→ **Required work**: Repeat the data below exactly. Include each line.

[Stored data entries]
───
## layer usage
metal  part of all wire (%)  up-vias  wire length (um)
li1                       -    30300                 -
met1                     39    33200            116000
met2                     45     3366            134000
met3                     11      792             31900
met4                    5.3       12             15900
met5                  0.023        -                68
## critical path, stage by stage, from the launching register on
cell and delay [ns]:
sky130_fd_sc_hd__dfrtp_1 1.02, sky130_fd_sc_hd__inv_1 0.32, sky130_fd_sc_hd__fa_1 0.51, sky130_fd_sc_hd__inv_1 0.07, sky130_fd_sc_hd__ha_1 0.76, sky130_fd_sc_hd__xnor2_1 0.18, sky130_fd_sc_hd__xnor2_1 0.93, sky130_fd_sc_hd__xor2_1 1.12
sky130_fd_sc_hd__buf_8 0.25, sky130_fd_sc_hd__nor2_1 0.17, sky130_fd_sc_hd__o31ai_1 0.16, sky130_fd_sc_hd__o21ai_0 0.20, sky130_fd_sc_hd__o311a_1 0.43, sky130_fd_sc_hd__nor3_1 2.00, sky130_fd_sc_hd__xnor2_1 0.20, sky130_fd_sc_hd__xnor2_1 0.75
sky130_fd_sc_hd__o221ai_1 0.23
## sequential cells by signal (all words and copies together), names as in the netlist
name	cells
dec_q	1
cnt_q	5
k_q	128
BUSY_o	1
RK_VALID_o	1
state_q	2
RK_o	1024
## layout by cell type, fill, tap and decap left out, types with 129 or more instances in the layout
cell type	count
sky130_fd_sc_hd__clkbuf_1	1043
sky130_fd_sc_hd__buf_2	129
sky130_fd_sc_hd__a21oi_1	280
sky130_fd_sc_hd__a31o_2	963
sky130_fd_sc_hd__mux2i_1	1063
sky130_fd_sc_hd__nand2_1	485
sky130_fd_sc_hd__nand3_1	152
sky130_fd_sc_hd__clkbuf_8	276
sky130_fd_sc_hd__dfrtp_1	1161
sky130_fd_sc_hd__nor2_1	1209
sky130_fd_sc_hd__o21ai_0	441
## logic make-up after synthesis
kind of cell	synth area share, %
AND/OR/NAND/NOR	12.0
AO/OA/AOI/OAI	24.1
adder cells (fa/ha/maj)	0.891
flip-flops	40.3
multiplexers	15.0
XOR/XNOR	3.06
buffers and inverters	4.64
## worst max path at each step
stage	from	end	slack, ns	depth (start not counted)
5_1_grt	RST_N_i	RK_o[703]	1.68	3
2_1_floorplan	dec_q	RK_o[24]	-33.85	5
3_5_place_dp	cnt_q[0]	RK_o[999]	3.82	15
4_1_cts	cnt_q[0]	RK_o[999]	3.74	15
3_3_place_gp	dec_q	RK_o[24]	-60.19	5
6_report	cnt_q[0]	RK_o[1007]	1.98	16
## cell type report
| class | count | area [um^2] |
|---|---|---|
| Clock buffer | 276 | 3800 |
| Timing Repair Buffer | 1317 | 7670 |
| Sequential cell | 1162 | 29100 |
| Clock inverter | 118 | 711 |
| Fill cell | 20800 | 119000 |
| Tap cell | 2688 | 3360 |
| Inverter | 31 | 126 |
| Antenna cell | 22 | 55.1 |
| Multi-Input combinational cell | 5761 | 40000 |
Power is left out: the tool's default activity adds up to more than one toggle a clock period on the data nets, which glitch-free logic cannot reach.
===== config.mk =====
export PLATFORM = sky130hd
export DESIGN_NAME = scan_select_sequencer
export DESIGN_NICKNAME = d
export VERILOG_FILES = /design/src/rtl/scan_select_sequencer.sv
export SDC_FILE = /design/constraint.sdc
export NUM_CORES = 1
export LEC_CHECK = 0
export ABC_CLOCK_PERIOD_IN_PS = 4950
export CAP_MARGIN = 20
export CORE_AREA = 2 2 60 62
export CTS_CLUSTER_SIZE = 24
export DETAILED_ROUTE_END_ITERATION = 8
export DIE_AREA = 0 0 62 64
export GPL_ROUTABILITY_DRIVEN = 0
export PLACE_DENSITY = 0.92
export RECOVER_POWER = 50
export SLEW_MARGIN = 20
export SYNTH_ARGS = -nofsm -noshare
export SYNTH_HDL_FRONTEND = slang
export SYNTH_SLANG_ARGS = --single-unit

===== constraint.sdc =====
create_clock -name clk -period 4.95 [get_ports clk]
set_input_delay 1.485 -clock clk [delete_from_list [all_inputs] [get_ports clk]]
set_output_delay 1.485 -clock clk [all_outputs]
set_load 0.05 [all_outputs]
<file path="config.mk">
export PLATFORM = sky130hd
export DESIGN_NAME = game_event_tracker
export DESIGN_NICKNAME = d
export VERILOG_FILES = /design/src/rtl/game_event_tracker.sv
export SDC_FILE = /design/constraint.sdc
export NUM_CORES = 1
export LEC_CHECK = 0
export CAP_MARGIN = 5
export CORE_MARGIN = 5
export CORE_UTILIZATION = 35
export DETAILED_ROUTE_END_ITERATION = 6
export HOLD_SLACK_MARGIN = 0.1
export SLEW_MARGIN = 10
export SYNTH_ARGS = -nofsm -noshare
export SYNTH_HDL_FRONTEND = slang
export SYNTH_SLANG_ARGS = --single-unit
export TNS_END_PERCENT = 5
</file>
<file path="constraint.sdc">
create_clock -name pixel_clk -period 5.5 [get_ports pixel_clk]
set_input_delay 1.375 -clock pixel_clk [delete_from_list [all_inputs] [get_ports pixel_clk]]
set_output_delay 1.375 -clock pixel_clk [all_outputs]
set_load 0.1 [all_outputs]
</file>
───
→ **Answer box**:
## layer usage
metal  part of all wire (%)  up-vias  wire length (um)
li1                       -    30300                 -
met1                     39    33200            116000
met2                     45     3366            134000
met3                     11      792             31900
met4                    5.3       12             15900
met5                  0.023        -                68
## critical path, stage by stage, from the launching register on
cell and delay [ns]:
sky130_fd_sc_hd__dfrtp_1 1.02, sky130_fd_sc_hd__inv_1 0.32, sky130_fd_sc_hd__fa_1 0.51, sky130_fd_sc_hd__inv_1 0.07, sky130_fd_sc_hd__ha_1 0.76, sky130_fd_sc_hd__xnor2_1 0.18, sky130_fd_sc_hd__xnor2_1 0.93, sky130_fd_sc_hd__xor2_1 1.12
sky130_fd_sc_hd__buf_8 0.25, sky130_fd_sc_hd__nor2_1 0.17, sky130_fd_sc_hd__o31ai_1 0.16, sky130_fd_sc_hd__o21ai_0 0.20, sky130_fd_sc_hd__o311a_1 0.43, sky130_fd_sc_hd__nor3_1 2.00, sky130_fd_sc_hd__xnor2_1 0.20, sky130_fd_sc_hd__xnor2_1 0.75
sky130_fd_sc_hd__o221ai_1 0.23
## sequential cells by signal (all words and copies together), names as in the netlist
name	cells
dec_q	1
cnt_q	5
k_q	128
BUSY_o	1
RK_VALID_o	1
state_q	2
RK_o	1024
## layout by cell type, fill, tap and decap left out, types with 129 or more instances in the layout
cell type	count
sky130_fd_sc_hd__clkbuf_1	1043
sky130_fd_sc_hd__buf_2	129
sky130_fd_sc_hd__a21oi_1	280
sky130_fd_sc_hd__a31o_2	963
sky130_fd_sc_hd__mux2i_1	1063
sky130_fd_sc_hd__nand2_1	485
sky130_fd_sc_hd__nand3_1	152
sky130_fd_sc_hd__clkbuf_8	276
sky130_fd_sc_hd__dfrtp_1	1161
sky130_fd_sc_hd__nor2_1	1209
sky130_fd_sc_hd__o21ai_0	441
## logic make-up after synthesis
kind of cell	synth area share, %
AND/OR/NAND/NOR	12.0
AO/OA/AOI/OAI	24.1
adder cells (fa/ha/maj)	0.891
flip-flops	40.3
multiplexers	15.0
XOR/XNOR	3.06
buffers and inverters	4.64
## worst max path at each step
stage	from	end	slack, ns	depth (start not counted)
5_1_grt	RST_N_i	RK_o[703]	1.68	3
2_1_floorplan	dec_q	RK_o[24]	-33.85	5
3_5_place_dp	cnt_q[0]	RK_o[999]	3.82	15
4_1_cts	cnt_q[0]	RK_o[999]	3.74	15
3_3_place_gp	dec_q	RK_o[24]	-60.19	5
6_report	cnt_q[0]	RK_o[1007]	1.98	16
## cell type report
| class | count | area [um^2] |
|---|---|---|
| Clock buffer | 276 | 3800 |
| Timing Repair Buffer | 1317 | 7670 |
| Sequential cell | 1162 | 29100 |
| Clock inverter | 118 | 711 |
| Fill cell | 20800 | 119000 |
| Tap cell | 2688 | 3360 |
| Inverter | 31 | 126 |
| Antenna cell | 22 | 55.1 |
| Multi-Input combinational cell | 5761 | 40000 |
Power is left out: the tool's default activity adds up to more than one toggle a clock period on the data nets, which glitch-free logic cannot reach.
===== config.mk =====
export PLATFORM = sky130hd
export DESIGN_NAME = scan_select_sequencer
export DESIGN_NICKNAME = d
export VERILOG_FILES = /design/src/rtl/scan_select_sequencer.sv
export SDC_FILE = /design/constraint.sdc
export NUM_CORES = 1
export LEC_CHECK = 0
export ABC_CLOCK_PERIOD_IN_PS = 4950
export CAP_MARGIN = 20
export CORE_AREA = 2 2 60 62
export CTS_CLUSTER_SIZE = 24
export DETAILED_ROUTE_END_ITERATION = 8
export DIE_AREA = 0 0 62 64
export GPL_ROUTABILITY_DRIVEN = 0
export PLACE_DENSITY = 0.92
export RECOVER_POWER = 50
export SLEW_MARGIN = 20
export SYNTH_ARGS = -nofsm -noshare
export SYNTH_HDL_FRONTEND = slang
export SYNTH_SLANG_ARGS = --single-unit

===== constraint.sdc =====
create_clock -name clk -period 4.95 [get_ports clk]
set_input_delay 1.485 -clock clk [delete_from_list [all_inputs] [get_ports clk]]
set_output_delay 1.485 -clock clk [all_outputs]
set_load 0.05 [all_outputs]
<file path="config.mk">
export PLATFORM = sky130hd
export DESIGN_NAME = game_event_tracker
export DESIGN_NICKNAME = d
export VERILOG_FILES = /design/src/rtl/game_event_tracker.sv
export SDC_FILE = /design/constraint.sdc
export NUM_CORES = 1
export LEC_CHECK = 0
export CAP_MARGIN = 5
export CORE_MARGIN = 5
export CORE_UTILIZATION = 35
export DETAILED_ROUTE_END_ITERATION = 6
export HOLD_SLACK_MARGIN = 0.1
export SLEW_MARGIN = 10
export SYNTH_ARGS = -nofsm -noshare
export SYNTH_HDL_FRONTEND = slang
export SYNTH_SLANG_ARGS = --single-unit
export TNS_END_PERCENT = 5
</file>
<file path="constraint.sdc">
create_clock -name pixel_clk -period 5.5 [get_ports pixel_clk]
set_input_delay 1.375 -clock pixel_clk [delete_from_list [all_inputs] [get_ports pixel_clk]]
set_output_delay 1.375 -clock pixel_clk [all_outputs]
set_load 0.1 [all_outputs]
</file>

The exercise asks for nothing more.